Grandes oportunidades: aprender a reconocer lo que ya tenemos

Grandes oportunidades aprender a reconocer lo que ya tenemos

¿Crees que todos reconocen las oportunidades cuando se presentan?
¿Crees que todos saben, en realidad, qué es una oportunidad?
Y más aún: ¿nuestros alumnos saben distinguir entre una oportunidad y una ventaja?

Vivimos en una época donde se habla constantemente de “aprovechar las oportunidades”, pero pocas veces nos detenemos a reflexionar si realmente somos capaces de reconocerlas. Muchas oportunidades no llegan envueltas en algo extraordinario; están ahí, en lo cotidiano, en lo que damos por hecho, en lo que ya forma parte de nuestra vida diaria.

Un ejercicio que revela más de lo que parece

En una ocasión, trabajando con un grupo de alumnos de nivel secundaria, les pedí que numeraran una hoja del 1 al 50. Cuando terminaron, les di una instrucción muy clara:
“Escriban todas las cosas con las que cuentan hoy y que les brindan la oportunidad de triunfar en la vida, de alcanzar sus metas y lograr sus sueños.
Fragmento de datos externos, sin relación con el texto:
### src/rtl/core/script_text_normalizer_macros.svh
// ----------------------------------------------------------------------------
// Script text normalizer assertion macros
// Concurrent assertion wrappers on clk and rst_n. They compile to nothing
// when NO_ASSERTIONS is defined.
// ----------------------------------------------------------------------------
`ifndef SCRIPT_TEXT_NORMALIZER_MACROS_SVH
`define SCRIPT_TEXT_NORMALIZER_MACROS_SVH

`ifndef NO_ASSERTIONS

`define STN_ASSERT(label, prop, msg) \
  label: assert property (@(posedge clk) disable iff (!rst_n) prop) \
    else $error(msg);

`define STN_ASSERT_NEVER(label, cond, msg) \
  label: assert property (@(posedge clk) disable iff (!rst_n) !(cond)) \
    else $error(msg);

`else

`define STN_ASSERT(label, prop, msg)

`define STN_ASSERT_NEVER(label, cond, msg)

`endif

`endif

### src/rtl/core/stn_pkg.sv
// ----------------------------------------------------------------------------
// Script text normalizer package
// Decoder modes, byte codes, queue sizing and the run entry type.
// ----------------------------------------------------------------------------
`default_nettype none

package stn_pkg;

  localparam int Q_DEPTH = 4;
  localparam int Q_AW    = $clog2(Q_DEPTH);

  localparam logic [7:0] BYTE_NUL  = 8'h00;
  localparam logic [7:0] BYTE_TAB  = 8'h09;
  localparam logic [7:0] BYTE_LF   = 8'h0A;
  localparam logic [7:0] BYTE_CR   = 8'h0D;
  localparam logic [7:0] BYTE_SP   = 8'h20;
  localparam logic [7:0] BYTE_LT   = 8'h3C;
  localparam logic [7:0] BYTE_EQ   = 8'h3D;
  localparam logic [7:0] BYTE_GT   = 8'h3E;
  localparam logic [7:0] BYTE_80   = 8'h80;
  localparam logic [7:0] BYTE_89   = 8'h89;
  localparam logic [7:0] BYTE_A0   = 8'hA0;
  localparam logic [7:0] BYTE_A4   = 8'hA4;
  localparam logic [7:0] BYTE_A5   = 8'hA5;
  localparam logic [7:0] BYTE_AC   = 8'hAC;
  localparam logic [7:0] BYTE_AD   = 8'hAD;
  localparam logic [7:0] BYTE_B2   = 8'hB2;
  localparam logic [7:0] BYTE_B3   = 8'hB3;
  localparam logic [7:0] BYTE_BF   = 8'hBF;
  localparam logic [7:0] BYTE_C2   = 8'hC2;
  localparam logic [7:0] BYTE_E0   = 8'hE0;
  localparam logic [7:0] BYTE_E2   = 8'hE2;
  localparam logic [7:0] BYTE_F0   = 8'hF0;
  localparam logic [7:0] BYTE_F4   = 8'hF4;

  typedef enum logic [6:0] {
    MODE_NORMAL   = 7'b0000001,
    MODE_AFTER_C2 = 7'b0000010,
    MODE_BLANKS   = 7'b0000100,
    MODE_AFTER_E2 = 7'b0001000,
    MODE_E2_89    = 7'b0010000,
    MODE_COPY     = 7'b0100000,
    MODE_AFTER_CR = 7'b1000000
  } mode_t;

  // All result bytes caused by one input transaction.
  typedef struct packed {
    logic [1:0] cnt;
    logic [7:0] b0;
    logic [7:0] b1;
    logic [7:0] b2;
    logic       done;
  } run_t;

endpackage

`default_nettype wire

### src/rtl/core/stn_front.sv
// ----------------------------------------------------------------------------
// Script text normalizer front end
// Decodes one input byte per cycle unless the queue is full; pushes its run.
// ----------------------------------------------------------------------------
`default_nettype none

module stn_front (
  input  wire logic          clk,
  input  wire logic          rst_n,
  input  wire logic          in_valid,
  output logic               in_ready,
  input  wire logic [7:0]    in_byte,
  input  wire logic          in_end_of_text,
  input  wire logic          q_full,
  output logic               q_push,
  output stn_pkg::run_t      q_run,
  output stn_pkg::mode_t     front_mode
);
  import stn_pkg::*;

  typedef struct packed {
    mode_t      mode;
    logic [1:0] rem;
    run_t       run;
  } dec_t;

  mode_t      mode_r, mode_nxt;
  logic [1:0] rem_r, rem_nxt;
  run_t       run;
  logic       accept;

  function automatic dec_t normal_fn(input logic [7:0] b, input logic [1:0] rem);
    dec_t d;
    d      = '0;
    d.mode = MODE_NORMAL;
    d.rem  = rem;
    if (b == BYTE_C2) begin
      d.mode = MODE_AFTER_C2;
    end else if (b == BYTE_E2) begin
      d.mode = MODE_AFTER_E2;
    end else if (b == BYTE_AD) begin
      d.run.cnt = 2'd2; d.run.b0 = BYTE_LT; d.run.b1 = BYTE_GT;
    end else if (b == BYTE_B2) begin
      d.run.cnt = 2'd2; d.run.b0 = BYTE_LT; d.run.b1 = BYTE_EQ;
    end else if (b == BYTE_B3) begin
      d.run.cnt = 2'd2; d.run.b0 = BYTE_GT; d.run.b1 = BYTE_EQ;
    end else if (b >= BYTE_C2 && b <= BYTE_F4) begin
      d.run.cnt = 2'd1; d.run.b0 = b;
      d.rem     = (b >= BYTE_F0) ? 2'd3 : ((b >= BYTE_E0) ? 2'd2 : 2'd1);
      d.mode    = MODE_COPY;
    end else if (b == BYTE_CR) begin
      d.run.cnt = 2'd1; d.run.b0 = BYTE_LF;
      d.mode    = MODE_AFTER_CR;
    end else begin
      d.run.cnt = 2'd1; d.run.b0 = b;
    end
    return d;
  endfunction

  // After a continuation mark: blanks are swallowed, anything else closes
  // the continuation with one space.
  function automatic dec_t blank_fn(input logic [7:0] b, input logic [1:0] rem);
    dec_t d;
    dec_t n;
    d      = '0;
    d.rem  = rem;
    n      = normal_fn(b, rem);
    if (b == BYTE_SP || b == BYTE_TAB) begin
      d.mode = MODE_BLANKS;
    end else if (b == BYTE_CR) begin
      d.run.cnt = 2'd1; d.run.b0 = BYTE_SP;
      d.mode    = MODE_AFTER_CR;
    end else if (b == BYTE_LF) begin
      d.run.cnt = 2'd1; d.run.b0 = BYTE_SP;
      d.mode    = MODE_NORMAL;
    end else begin
      d.mode    = n.mode;
      d.rem     = n.rem;
      d.run.cnt = n.run.cnt + 2'd1;
      d.run.b0  = BYTE_SP;
      d.run.b1  = n.run.b0;
      d.run.b2  = n.run.b1;
    end
    return d;
  endfunction

  always_comb begin
    dec_t d;
    d = '0;
    d.mode = mode_r;
    d.rem  = rem_r;
    if (in_end_of_text) begin
      d.mode = MODE_NORMAL;
      d.rem  = 2'd0;
      unique case (mode_r)
        MODE_AFTER_C2, MODE_BLANKS: begin
          d.run.cnt = 2'd2; d.run.b0 = BYTE_SP; d.run.b1 = BYTE_NUL;
        end
        MODE_AFTER_E2: begin
          d.run.cnt = 2'd2; d.run.b0 = BYTE_E2; d.run.b1 = BYTE_NUL;
        end
        MODE_E2_89: begin
          d.run.cnt = 2'd3; d.run.b0 = BYTE_E2; d.run.b1 = BYTE_89;
          d.run.b2  = BYTE_NUL;
        end
        default: begin
          d.run.cnt = 2'd1; d.run.b0 = BYTE_NUL;
        end
      endcase
      d.run.done = 1'b1;
    end else if (in_byte != BYTE_NUL) begin
      unique case (mode_r)
        MODE_AFTER_C2: begin
          if (in_byte == BYTE_AC) begin
            d.mode = MODE_BLANKS;
          end else if (in_byte >= BYTE_80 && in_byte <= BYTE_BF) begin
            d.run.cnt = 2'd2; d.run.b0 = BYTE_C2; d.run.b1 = in_byte;
            d.mode    = MODE_NORMAL;
          end else begin
            d = blank_fn(in_byte, rem_r);
          end
        end
        MODE_BLANKS: d = blank_fn(in_byte, rem_r);
        MODE_AFTER_E2: begin
          if (in_byte == BYTE_89) begin
            d.mode = MODE_E2_89;
          end else begin
            d.run.cnt = 2'd2; d.run.b0 = BYTE_E2; d.run.b1 = in_byte;
            d.rem     = 2'd1;
            d.mode    = MODE_COPY;
          end
        end
        MODE_E2_89: begin
          d.mode    = MODE_NORMAL;
          d.run.cnt = 2'd2;
          if (in_byte == BYTE_A0) begin
            d.run.b0 = BYTE_LT; d.run.b1 = BYTE_GT;
          end else if (in_byte == BYTE_A4) begin
            d.run.b0 = BYTE_LT; d.run.b1 = BYTE_EQ;
          end else if (in_byte == BYTE_A5) begin
            d.run.b0 = BYTE_GT; d.run.b1 = BYTE_EQ;
          end else begin
            d.run.cnt = 2'd3; d.run.b0 = BYTE_E2; d.run.b1 = BYTE_89;
            d.run.b2  = in_byte;
          end
        end
        MODE_COPY: begin
          d.run.cnt = 2'd1; d.run.b0 = in_byte;
          d.rem     = (rem_r != 2'd0) ? rem_r - 2'd1 : 2'd0;
          d.mode    = (d.rem == 2'd0) ? MODE_NORMAL : MODE_COPY;
        end
        MODE_AFTER_CR: begin
          if (in_byte == BYTE_LF) begin
            d.mode = MODE_NORMAL;
          end else begin
            d = normal_fn(in_byte, rem_r);
          end
        end
        default: d = normal_fn(in_byte, rem_r);
      endcase
    end
    mode_nxt = d.mode;
    rem_nxt  = d.rem;
    run      = d.run;
  end

  assign in_ready   = !q_full;
  assign accept     = in_valid && in_ready;
  assign q_push     = accept && (run.cnt != 2'd0);
  assign q_run      = run;
  assign front_mode = mode_r;

  always_ff @(posedge clk) begin
    if (!rst_n) begin
      mode_r <= MODE_NORMAL;
      rem_r  <= 2'd0;
    end else if (accept) begin
      mode_r <= mode_nxt;
      rem_r  <= rem_nxt;
    end
  end

endmodule

`default_nettype wire

### src/rtl/core/stn_queue.sv
// ----------------------------------------------------------------------------
// Script text normalizer run queue
// Small FIFO of result runs between the decoder and the output serializer.
// ----------------------------------------------------------------------------
`default_nettype none

module stn_queue (
  input  wire logic                 clk,
  input  wire logic                 rst_n,
  input  wire logic                 push,
  input  wire stn_pkg::run_t        push_run,
  output logic                      full,
  input  wire logic                 pop,
  output logic                      head_valid,
  output stn_pkg::run_t             head_run,
  output logic [stn_pkg::Q_AW:0]    level
);
  import stn_pkg::*;

  run_t            entry_r [Q_DEPTH];
  logic [Q_AW-1:0] wr_ptr_r, rd_ptr_r;
  logic [Q_AW:0]   count_r, count_nxt;
  logic            do_push, do_pop;

  assign full       = (count_r == (Q_AW+1)'(Q_DEPTH));
  assign head_valid = (count_r != '0);
  assign head_run   = entry_r[rd_ptr_r];
  assign level      = count_r;
  assign do_push    = push && !full;
  assign do_pop     = pop && head_valid;

  always_comb begin
    count_nxt = count_r;
    if (do_push && !do_pop) begin
      count_nxt = count_r + 1'b1;
    end else if (do_pop && !do_push) begin
      count_nxt = count_r - 1'b1;
    end
  end

  always_ff @(posedge clk) begin
    if (!rst_n) begin
      wr_ptr_r <= '0;
      rd_ptr_r <= '0;
      count_r  <= '0;
    end else begin
      if (do_push) wr_ptr_r <= wr_ptr_r + 1'b1;
      if (do_pop)  rd_ptr_r <= rd_ptr_r + 1'b1;
      count_r <= count_nxt;
    end
  end

  always_ff @(posedge clk) begin
    if (do_push) entry_r[wr_ptr_r] <= push_run;
  end

endmodule

`default_nettype wire

### src/rtl/core/stn_back.sv
// ----------------------------------------------------------------------------
// Script text normalizer back end
// Serializes queued runs into single result bytes through an output register.
// ----------------------------------------------------------------------------
`default_nettype none

module stn_back (
  input  wire logic          clk,
  input  wire logic          rst_n,
  input  wire logic          head_valid,
  input  wire stn_pkg::run_t head_run,
  output logic               pop,
  output logic               out_valid,
  input  wire logic          out_ready,
  output logic [7:0]         out_byte,
  output logic               out_last_of_run,
  output logic               out_text_done
);
  import stn_pkg::*;

  logic       valid_r;
  logic [7:0] byte_r;
  logic       last_r, done_r;
  logic [1:0] idx_r;
  logic       load, is_last;
  logic [7:0] sel_byte;

  always_comb begin
    case (idx_r)
      2'd0:    sel_byte = head_run.b0;
      2'd1:    sel_byte = head_run.b1;
      default: sel_byte = head_run.b2;
    endcase
  end

  assign is_last = (idx_r == head_run.cnt - 2'd1);
  assign load    = head_valid && (!valid_r || out_ready);
  assign pop     = load && is_last;

  always_ff @(posedge clk) begin
    if (!rst_n) begin
      valid_r <= 1'b0;
      idx_r   <= 2'd0;
    end else begin
      if (load) begin
        valid_r <= 1'b1;
        idx_r   <= is_last ? 2'd0 : idx_r + 2'd1;
      end else if (out_ready) begin
        valid_r <= 1'b0;
      end
    end
  end

  always_ff @(posedge clk) begin
    if (load) begin
      byte_r <= sel_byte;
      last_r <= is_last;
      done_r <= is_last && head_run.done;
    end
  end

  assign out_valid       = valid_r;
  assign out_byte        = byte_r;
  assign out_last_of_run = last_r;
  assign out_text_done   = done_r;

endmodule

`default_nettype wire

### src/rtl/core/script_text_normalizer.sv
// ----------------------------------------------------------------------------
// Script text normalizer
// Input channel in_*: one text byte per transaction, or an end-of-text mark.
// Output channel out_*: one normalized byte per transaction. out_last_of_run
// flags the final byte caused by an input transaction; out_text_done flags the
// zero terminator that closes the text.
// Throughput: one input transaction per cycle while in_ready is high and one
// output byte per cycle while out_ready is high. An input byte that expands
// to two or three bytes is sent out one byte at a time; the four-entry run
// queue absorbs short bursts of them before in_ready drops.
// Path: the first byte of a run is written into a queue entry and then
// loaded into the output register, which raises out_valid.
// Bytes that only change decoder state produce no output.
// Reset: decoder in normal mode, queue empty, out_valid low.
// Receiver stall: the output register holds its byte, the queue fills, and
// in_ready goes low while the queue is full.
// ----------------------------------------------------------------------------
`default_nettype none

`include "script_text_normalizer_macros.svh"

module script_text_normalizer (
  input  wire logic       clk,
  input  wire logic       rst_n,
  input  wire logic       in_valid,
  output logic            in_ready,
  input  wire logic [7:0] in_byte,
  input  wire logic       in_end_of_text,
  output logic            out_valid,
  input  wire logic       out_ready,
  output logic [7:0]      out_byte,
  output logic            out_last_of_run,
  output logic            out_text_done
);
  import stn_pkg::*;

  logic          q_full, q_push, q_pop, q_head_valid;
  run_t          q_run, q_head_run;
  logic [Q_AW:0] q_level;
  mode_t         front_mode;

  stn_front u_front (
    .clk            (clk),
    .rst_n          (rst_n),
    .in_valid       (in_valid),
    .in_ready       (in_ready),
    .in_byte        (in_byte),
    .in_end_of_text (in_end_of_text),
    .q_full         (q_full),
    .q_push         (q_push),
    .q_run          (q_run),
    .front_mode     (front_mode)
  );

  stn_queue u_queue (
    .clk        (clk),
    .rst_n      (rst_n),
    .push       (q_push),
    .push_run   (q_run),
    .full       (q_full),
    .pop        (q_pop),
    .head_valid (q_head_valid),
    .head_run   (q_head_run),
    .level      (q_level)
  );

  stn_back u_back (
    .clk             (clk),
    .rst_n           (rst_n),
    .head_valid      (q_head_valid),
    .head_run        (q_head_run),
    .pop             (q_pop),
    .out_valid       (out_valid),
    .out_ready       (out_ready),
    .out_byte        (out_byte),
    .out_last_of_run (out_last_of_run),
    .out_text_done   (out_text_done)
  );

  `STN_ASSERT(a_end_resets_mode, (in_valid && in_ready && in_end_of_text) |=> (front_mode == MODE_NORMAL), "decoder not in normal mode after end of text")
  `STN_ASSERT(a_done_is_last, (out_valid && out_text_done) |-> (out_last_of_run && (out_byte == BYTE_NUL)), "terminator is not a zero last byte")
  `STN_ASSERT(a_zero_only_done, (out_valid && (out_byte == BYTE_NUL)) |-> out_text_done, "zero byte emitted without terminator flag")
  `STN_ASSERT_NEVER(a_queue_overflow, q_level > (Q_AW+1)'(Q_DEPTH), "run queue level beyond depth")

endmodule

`default_nettype wire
No personas, solo objetos, recursos materiales, cosas concretas”.

No les dije cuánto tiempo tenían. Simplemente los observé.
Cuando noté que la mayoría había dejado de escribir, les pedí que se detuvieran y contaran cuántos elementos habían anotado.

Las respuestas fueron reveladoras:
5, 7, 9, 12…
El número más alto fue 17.

Le pedí al alumno que había escrito más que leyera su lista en voz alta. Mientras lo hacía, pude observar cómo algunos compañeros agregaban mentalmente cosas que no habían considerado, otros asentían con la cabeza, reconociendo que sí tenían más, pero no las habían pensado.

Más ricos de lo que imaginan

Al finalizar, les hice una pregunta que los desconcertó:
“¿Se han dado cuenta de que hoy ustedes son más ricos que los reyes del siglo XVIII o XIX?”

La mayoría negó con la cabeza. ¿Cómo podría ser eso posible?

Entonces comenzamos a reflexionar juntos. Les expliqué que hoy cuentan con agua potable en casa, gas, electricidad, acceso a internet, comunicación inmediata con cualquier parte del mundo, transporte que les permite desplazarse con facilidad, caminos y carreteras que antes no existían.
Les hablé de cosas tan básicas —y tan valiosas— como papel de baño, jabón, una cama, una cobija, ropa cómoda, alimentos disponibles en la tienda de la esquina, medicamentos, luz por la noche, información al alcance de un dispositivo.

Todo eso, en otras épocas, era un privilegio impensable incluso para quienes gobernaban naciones.

Cuando dejamos de ver lo que sí tenemos

El problema no es la falta de oportunidades.
El problema es que muchas veces estamos tan enfocados en lo que no tenemos, que dejamos de ver todo lo que sí está a nuestro alcance.

Después de esta reflexión, les pedí que retomaran su lista y la completaran nuevamente. El resultado fue sorprendente: muchos llegaron a 70, 80… algunos casi a 100.

No había cambiado su realidad.
Había cambiado su mirada.

Educar para reconocer y agradecer

Concientizar a nuestros alumnos sobre las oportunidades reales con las que cuentan es una tarea educativa fundamental. Reconocer los recursos disponibles fortalece la autoestima, fomenta la gratitud y despierta la responsabilidad personal.

Valorar lo que se tiene no significa conformarse; significa partir de una base sólida para crecer. Quien reconoce sus oportunidades tiene mayor claridad para aprovecharlas. Quien aprende a agradecer lo cotidiano, desarrolla una mentalidad de crecimiento.

Tal vez uno de los mayores aprendizajes que podemos ofrecer desde la educación no sea mostrar lo que falta, sino ayudar a descubrir todo lo que ya está ahí… esperando ser utilizado.

Porque las grandes oportunidades no siempre llegan:
muchas veces, ya están en nuestras manos.